* Exercise prompt: The response must be made up of the lines in the entries below that contain "metal".

------

`config.mk`:
```
export PLATFORM = sky130hd
export DESIGN_NAME = ak4619_tdm_flat
export DESIGN_NICKNAME = d
export VERILOG_FILES = /design/src/rtl/ak4619_tdm_if.sv /design/src/rtl/ak4619_tdm.sv /design/src/flat_wrapper.sv
export SDC_FILE = /design/constraint.sdc
export NUM_CORES = 1
export LEC_CHECK = 0
export CELL_PAD_IN_SITES_DETAIL_PLACEMENT = 1
export CELL_PAD_IN_SITES_GLOBAL_PLACEMENT = 2
export CORE_MARGIN = 2
export CORE_UTILIZATION = 32
export CTS_CLUSTER_DIAMETER = 120
export CTS_CLUSTER_SIZE = 28
export DETAILED_ROUTE_END_ITERATION = 10
export PLACE_DENSITY = 0.9
export SYNTH_ARGS = -nofsm -noshare
export SYNTH_HDL_FRONTEND = slang
export SYNTH_SLANG_ARGS = --single-unit
```
`constraint.sdc`:
```
create_clock -name clk -period 4.2 [get_ports clk]
set_clock_uncertainty 0.2 [all_clocks]
set_input_delay 1.26 -clock clk [delete_from_list [all_inputs] [get_ports clk]]
set_output_delay 1.26 -clock clk [all_outputs]
set_load 0.01 [all_outputs]
```
`src/rtl/ak4619_tdm_if.sv`:
```
// rtl/ak4619_tdm_if.sv - parallel sample exchange bus between DSP core and the AK4619 TDM master
//
// Signals:
//   dac_samples    N_CH*W  DAC words, slot s at [s*W +: W], driven by the DSP core
//   adc_samples    N_CH*W  ADC words, same packing, driven by the TDM master
//   sample_strobe  1       one-cycle pulse at each frame boundary
// Modports:
//   master  DSP-core side (drives dac_samples)
//   slave   TDM master side (drives adc_samples and sample_strobe)
interface ak4619_tdm_if #(
    parameter int W    = 16,
    parameter int N_CH = 4
);
    logic [N_CH*W-1:0] dac_samples;
    logic [N_CH*W-1:0] adc_samples;
    logic              sample_strobe;

    modport master (
        output dac_samples,
        input  adc_samples,
        input  sample_strobe
    );

    modport slave (
        input  dac_samples,
        output adc_samples,
        output sample_strobe
    );
endinterface

```
`src/rtl/ak4619_tdm.sv`:
```
// rtl/ak4619_tdm.sv - TDM serial-audio master for the AK4619 codec (MCLK/BICK/LRCK, SDIN1 out, SDOUT1 in)
//
// Parameters: W (sample bits), N_CH (slots per frame), SLOT_BITS (BICK periods per slot, >= W),
//             BICK_DIV (clk cycles per BICK half-period).
// Ports:
//   clk     in   system clock, also forwarded as mclk
//   rst     in   synchronous active-high reset
//   smp     slave modport of ak4619_tdm_if: dac_samples in, adc_samples/sample_strobe out
//   pdn     out  codec power-down, active low
//   mclk    out  = clk
//   bick    out  bit clock, registered
//   lrck    out  frame sync, high for the first half of the frame, registered
//   sdin1   out  serial DAC data, MSB-justified, registered
//   sdout1  in   serial ADC data, sampled on the BICK rising edge
// Build option: AK4619_LOOPBACK_EN - each frame replays the previous frame's ADC words on sdin1
//               instead of dac_samples.
module ak4619_tdm #(
    parameter int W         = 16,
    parameter int N_CH      = 4,
    parameter int SLOT_BITS = 32,
    parameter int BICK_DIV  = 2
) (
    input  logic         clk,
    input  logic         rst,
    ak4619_tdm_if.slave  smp,
    output logic         pdn,
    output logic         mclk,
    output logic         bick,
    output logic         lrck,
    output logic         sdin1,
    input  logic         sdout1
);
    localparam int FRAME = N_CH * SLOT_BITS;
    localparam int DIVN  = 2 * BICK_DIV;
    localparam int DW    = $clog2(DIVN);
    localparam int BW    = (FRAME > 1) ? $clog2(FRAME) : 1;
    localparam int SW    = (N_CH > 1) ? $clog2(N_CH) : 1;
    localparam int JW    = (SLOT_BITS > 1) ? $clog2(SLOT_BITS) : 1;
    localparam int IW    = (W > 1) ? $clog2(W) : 1;

    localparam logic [DW-1:0] DIV_LAST = DW'(DIVN - 1);
    localparam logic [DW-1:0] DIV_HALF = DW'(BICK_DIV);
    localparam logic [DW-1:0] RISE_PRE = DW'(BICK_DIV - 1);
    localparam logic [BW-1:0] BIT_LAST = BW'(FRAME - 1);
    localparam logic [BW-1:0] BIT_HALF = BW'(FRAME / 2);
    localparam logic [JW-1:0] BIS_LAST = JW'(SLOT_BITS - 1);
    localparam logic [JW:0]   W_J      = (JW + 1)'(W);
    localparam logic [IW-1:0] MSB_I    = IW'(W - 1);

    logic                      pdn_q, pdn_d;
    logic [DW-1:0]             div_q, div_d;
    logic [BW-1:0]             bit_q, bit_d;
    logic [SW-1:0]             slot_q, slot_d;
    logic [JW-1:0]             bis_q, bis_d;
    logic                      bick_q, bick_d;
    logic                      lrck_q, lrck_d;
    logic                      sdin1_q, sdin1_d;
    logic                      strobe_q, strobe_d;
    logic [N_CH-1:0][W-1:0]    dac_hold_q, dac_hold_d;
    logic [N_CH-1:0][W-1:0]    adc_shift_q, adc_shift_d;
    logic [N_CH-1:0][W-1:0]    adc_out_q, adc_out_d;
    logic [N_CH-1:0][W-1:0]    load_src;
    logic [W-1:0]              tx_word;

`ifdef AK4619_LOOPBACK_EN
    assign load_src = adc_shift_q;
`else
    assign load_src = smp.dac_samples;
`endif

    always_comb begin
        pdn_d       = 1'b1;
        div_d       = div_q;
        bit_d       = bit_q;
        slot_d      = slot_q;
        bis_d       = bis_q;
        strobe_d    = 1'b0;
        dac_hold_d  = dac_hold_q;
        adc_shift_d = adc_shift_q;
        adc_out_d   = adc_out_q;

        if (!pdn_q) begin
            // First cycle out of reset: take the initial DAC words, counters stay parked at bit 0.
            dac_hold_d = load_src;
        end else begin
            if (div_q == DIV_LAST) begin
                // BICK falling edge: step to the next bit.
                div_d = '0;
                if (bit_q == BIT_LAST) begin
                    bit_d      = '0;
                    slot_d     = '0;
                    bis_d      = '0;
                    strobe_d   = 1'b1;
                    adc_out_d  = adc_shift_q;
                    dac_hold_d = load_src;
                end else begin
                    bit_d = bit_q + 1'b1;
                    if (bis_q == BIS_LAST) begin
                        bis_d  = '0;
                        slot_d = slot_q + 1'b1;
                    end else begin
                        bis_d = bis_q + 1'b1;
                    end
                end
            end else begin
                div_d = div_q + 1'b1;
            end

            // BICK rising edge: capture the codec bit for the current slot while inside the word.
            if ((div_q == RISE_PRE) && ({1'b0, bis_q} < W_J)) begin
                adc_shift_d[slot_q] = W'({adc_shift_q[slot_q], sdout1});
            end
        end

        // Pin outputs are registered from next-state counters so they move on the same edge.
        bick_d  = (div_d >= DIV_HALF);
        lrck_d  = (bit_d < BIT_HALF);
        tx_word = dac_hold_d[slot_d];
        sdin1_d = ({1'b0, bis_d} < W_J) ? tx_word[MSB_I - IW'(bis_d)] : 1'b0;
    end

    always_ff @(posedge clk) begin
        if (rst) begin
            pdn_q       <= 1'b0;
            div_q       <= '0;
            bit_q       <= '0;
            slot_q      <= '0;
            bis_q       <= '0;
            bick_q      <= 1'b0;
            lrck_q      <= 1'b0;
            sdin1_q     <= 1'b0;
            strobe_q    <= 1'b0;
            dac_hold_q  <= '0;
            adc_shift_q <= '0;
            adc_out_q   <= '0;
        end else begin
            pdn_q       <= pdn_d;
            div_q       <= div_d;
            bit_q       <= bit_d;
            slot_q      <= slot_d;
            bis_q       <= bis_d;
            bick_q      <= bick_d;
            lrck_q      <= lrck_d;
            sdin1_q     <= sdin1_d;
            strobe_q    <= strobe_d;
            dac_hold_q  <= dac_hold_d;
            adc_shift_q <= adc_shift_d;
            adc_out_q   <= adc_out_d;
        end
    end

    assign pdn               = pdn_q;
    assign mclk              = clk;
    assign bick              = bick_q;
    assign lrck              = lrck_q;
    assign sdin1             = sdin1_q;
    assign smp.sample_strobe = strobe_q;
    assign smp.adc_samples   = adc_out_q;
endmodule

```
`src/flat_wrapper.sv`:
```
// flat-port wrapper written by rule: the top's interface ports become plain ports
module ak4619_tdm_flat 
#(
    parameter int W         = 16,
    parameter int N_CH      = 4,
    parameter int SLOT_BITS = 32,
    parameter int BICK_DIV  = 2
)
  (clk, rst, pdn, mclk, bick, lrck, sdin1, sdout1, smp_dac_samples, smp_adc_samples, smp_sample_strobe);
  ak4619_tdm_if #(.W(W), .N_CH(N_CH)) smp_i ();
  input  logic clk;
  input  logic rst;
  output logic pdn;
  output logic mclk;
  output logic bick;
  output logic lrck;
  output logic sdin1;
  input  logic sdout1;
  input wire logic [$bits(smp_i.dac_samples)-1:0] smp_dac_samples;
  output wire logic [$bits(smp_i.adc_samples)-1:0] smp_adc_samples;
  output wire logic [$bits(smp_i.sample_strobe)-1:0] smp_sample_strobe;
  assign smp_i.dac_samples = smp_dac_samples;
  assign smp_adc_samples = smp_i.adc_samples;
  assign smp_sample_strobe = smp_i.sample_strobe;
  ak4619_tdm #(.W(W), .N_CH(N_CH), .SLOT_BITS(SLOT_BITS), .BICK_DIV(BICK_DIV)) u_core (.clk(clk), .rst(rst), .smp(smp_i), .pdn(pdn), .mclk(mclk), .bick(bick), .lrck(lrck), .sdin1(sdin1), .sdout1(sdout1));
endmodule
```
==> run metrics <==
status=finished, final reports clean; boundary pin count=137; max_cap viols=0; Congestion Overflow GR=0; antenna cells=0; Worst-Skew Late Latency=0.60 ns; antenna-violating nets left=0; Worst Path Max Fanout=2; Final TNS setup=0 ns; die area=30100 sq um; EDFF count, synth=0; Initial Util=0.323; max-slew violation count=0; first-pass iteration count of the detailed router=4; Hold Violations, Final=0; critical path endpoint=mclk; post-synthesis instance total=1142; FF-to-FF setup slack=0.62 ns; kind of critical path=clk -> out; syn_area_per_cell=8.05 sq um; maximum VDD drop=247 uV; share of layout cells above drive strength 1=0.0776; largest net degree at the start of global routing=210; post-synth net total=1218; 1st-iter DRT viols=595; worst hold start=u_core.dac_hold_q[22]; Power Dens Cells=343 nW/um^2; Post-CTS Setup Inserts=0; DPL Wire Length=19300 um; P_leak=0.00380 uW; Rows=62; DRC=0; final setup vio count=0; Hold Buf Count CTS=0; post-layout worst setup margin=0.124 ns; core area=28500 sq um; Design Area, Final=11200 sq um; routability cong.=0.795; headroom to the max-slew limit=0.361; sequential area share after synthesis=0.464; die width=173 um; via/cell ratio=5.12; #FFs+latches synth=213; placed cell area=10800 sq um; Crit path arrival time=2.62 ns; Worst setup SP type=clock port; WP data required=2.74 ns; TritonCTS clock tree=done; Yosys warning total=0; RR Endpoint=u_core.sdin1; unrepaired setup endpoints after global routing=no; Final Net Count=1301; post-detailed-route wirelength per cell=17.6 um; worst slew pin tran=0.958 ns; type of the worst min-delay path=reg -> reg; total track usage=0.184; Area growth syn-to-layout=22.0%; fraction of registers with async set/reset=0; Port Buffers=136; library cells used by synthesis=55; reg-to-reg critical path startpoint=u_core.bis_q[0]; number of global-route vias before repair=8424; prevailing post-synth register cell=dfxtp_1; drt total wl=28200 um; Place WS=0.191 ns; CP Capture Type=primary output; first-pass GRT wire length=45300 um; Mapped Area=9190 sq um; critical path startpoint=clk; Die Y=173 um; initial antenna violation count=0; DR vias=8234; worst reg2reg path depth=11; clk slew on worst S/H paths=0.11 ns
power breakdown:
| group | leakage (uW) | switching [uW] | total (uW) | internal [uW] |
|---|---|---|---|---|
| clock | 0.000185 | 708 | 1330 | 618 |
| combinational | 0.00189 | 235 | 431 | 196 |
| sequential | 0.00173 | 24.6 | 2080 | 2060 |
area by class of cell:
cell class / instances / area, sq um
Sequential cell: 213 / 4260
Clock inverter: 1 / 11.3
Clock buffer: 16 / 363
Multi-Input combinational cell: 838 / 4550
Fill cell: 3437 / 17300
Timing Repair Buffer: 152 / 1520
Inverter: 5 / 18.8
Tap cell: 384 / 480
how the worst min path moves through the flow:
stage / depth (start not counted) / slack, ns / end
5_1_grt: 2 / 0.27 / u_core.dac_hold_q[53]
3_5_place_dp: 2 / 0.24 / u_core.dac_hold_q[22]
6_report: 2 / 0.26 / u_core.dac_hold_q[22]
3_3_place_gp: 2 / 0.24 / u_core.dac_hold_q[3]
2_1_floorplan: 2 / 0.23 / u_core.dac_hold_q[0]
4_1_cts: 2 / 0.26 / u_core.dac_hold_q[26]
cells in the final DEF (no fill, tap or decap), drive strengths merged, types with 3 or more instances in the layout:
cell           count
a22oi              3
and3              25
inv                6
a21oi            198
clkbuf            15
or4                5
buf               18
and2               9
nand2            406
nand3              5
ha                 9
o22ai             19
nor2              26
xnor2              3
mux4              15
xor2               3
o211ai             5
dfxtp            213
clkdlybuf4s50    134
o21ai              8
nor3               8
mux2              36
a211oi            26
critical path, cell delays in order:
cell and delay (ns):
clkbuf_16 0.12, clkbuf_16 0.13, dlygate4sd2_1 0.27
state kept, by name (all words and copies together), names as in the netlist:
register,cells
u_core.lrck,1
u_core.pdn,1
u_core.slot_q,2
u_core.bick,1
u_core.smp.adc_samples,64
u_core.adc_shift_q,64
u_core.bis_q,5
u_core.sdin1,1
u_core.dac_hold_q,64
u_core.smp.sample_strobe,1
u_core.div_q,2
u_core.bit_q,7
metal layers:
metal  wire [um]  up-vias  track usage
li1            -     4021            -
met1       13000     4018        0.242
met5           0        -            0
met4         619        0       0.0508
met3         987       38       0.0246
met2       13700      157        0.319
synth_stat cells (all sizes together), types with 9 or more instances:
cell,number,area share
and2,9,0.0061
dfxtp,213,0.46
o22ai,19,0.014
mux2,36,0.044
buf,21,0.014
a211oi,26,0.021
mux4,15,0.037
clkbuf,65,0.027
and3,25,0.017
nor2,26,0.011
a21oi,198,0.11
ha,9,0.012
nand2,406,0.17
metrics by stage:
| stage | std cells | hold WS (ns) | power, uW | utilization |
|---|---|---|---|---|
| after floorplan | 1142 | 0.227 | 2410 | - |
| after global placement | 1593 | 0.235 | 2580 | 0.381 |
| after detailed placement | 1593 | 0.244 | 2590 | 0.381 |
| after CTS | 1609 | 0.260 | 3880 | 0.394 |
| after global routing | 1609 | 0.273 | 3990 | 0.394 |
| final | 1609 | 0.258 | 3840 | 0.394 |
cells by family after synthesis:
logic type,count (synthesis),synth area share
AOI/OAI and AO/OA,277,0.173
xor gates and xnor gates,6,0.00572
and+or+nand+nor,495,0.222
adders and majority gates,9,0.0123
muxes,51,0.0809
buffers and inverters,91,0.0423
DFF,213,0.464
what timing repair did:
action | 4_1_cts | 5_1_grt
hold endpoints to repair | 0 | 0
setup endpoints to repair | 1 | 0
resized for setup | 1 | 0
Note: power is estimated with default switching activity, not from simulation.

------

* Problem solution:
metal layers:
metal  wire [um]  up-vias  track usage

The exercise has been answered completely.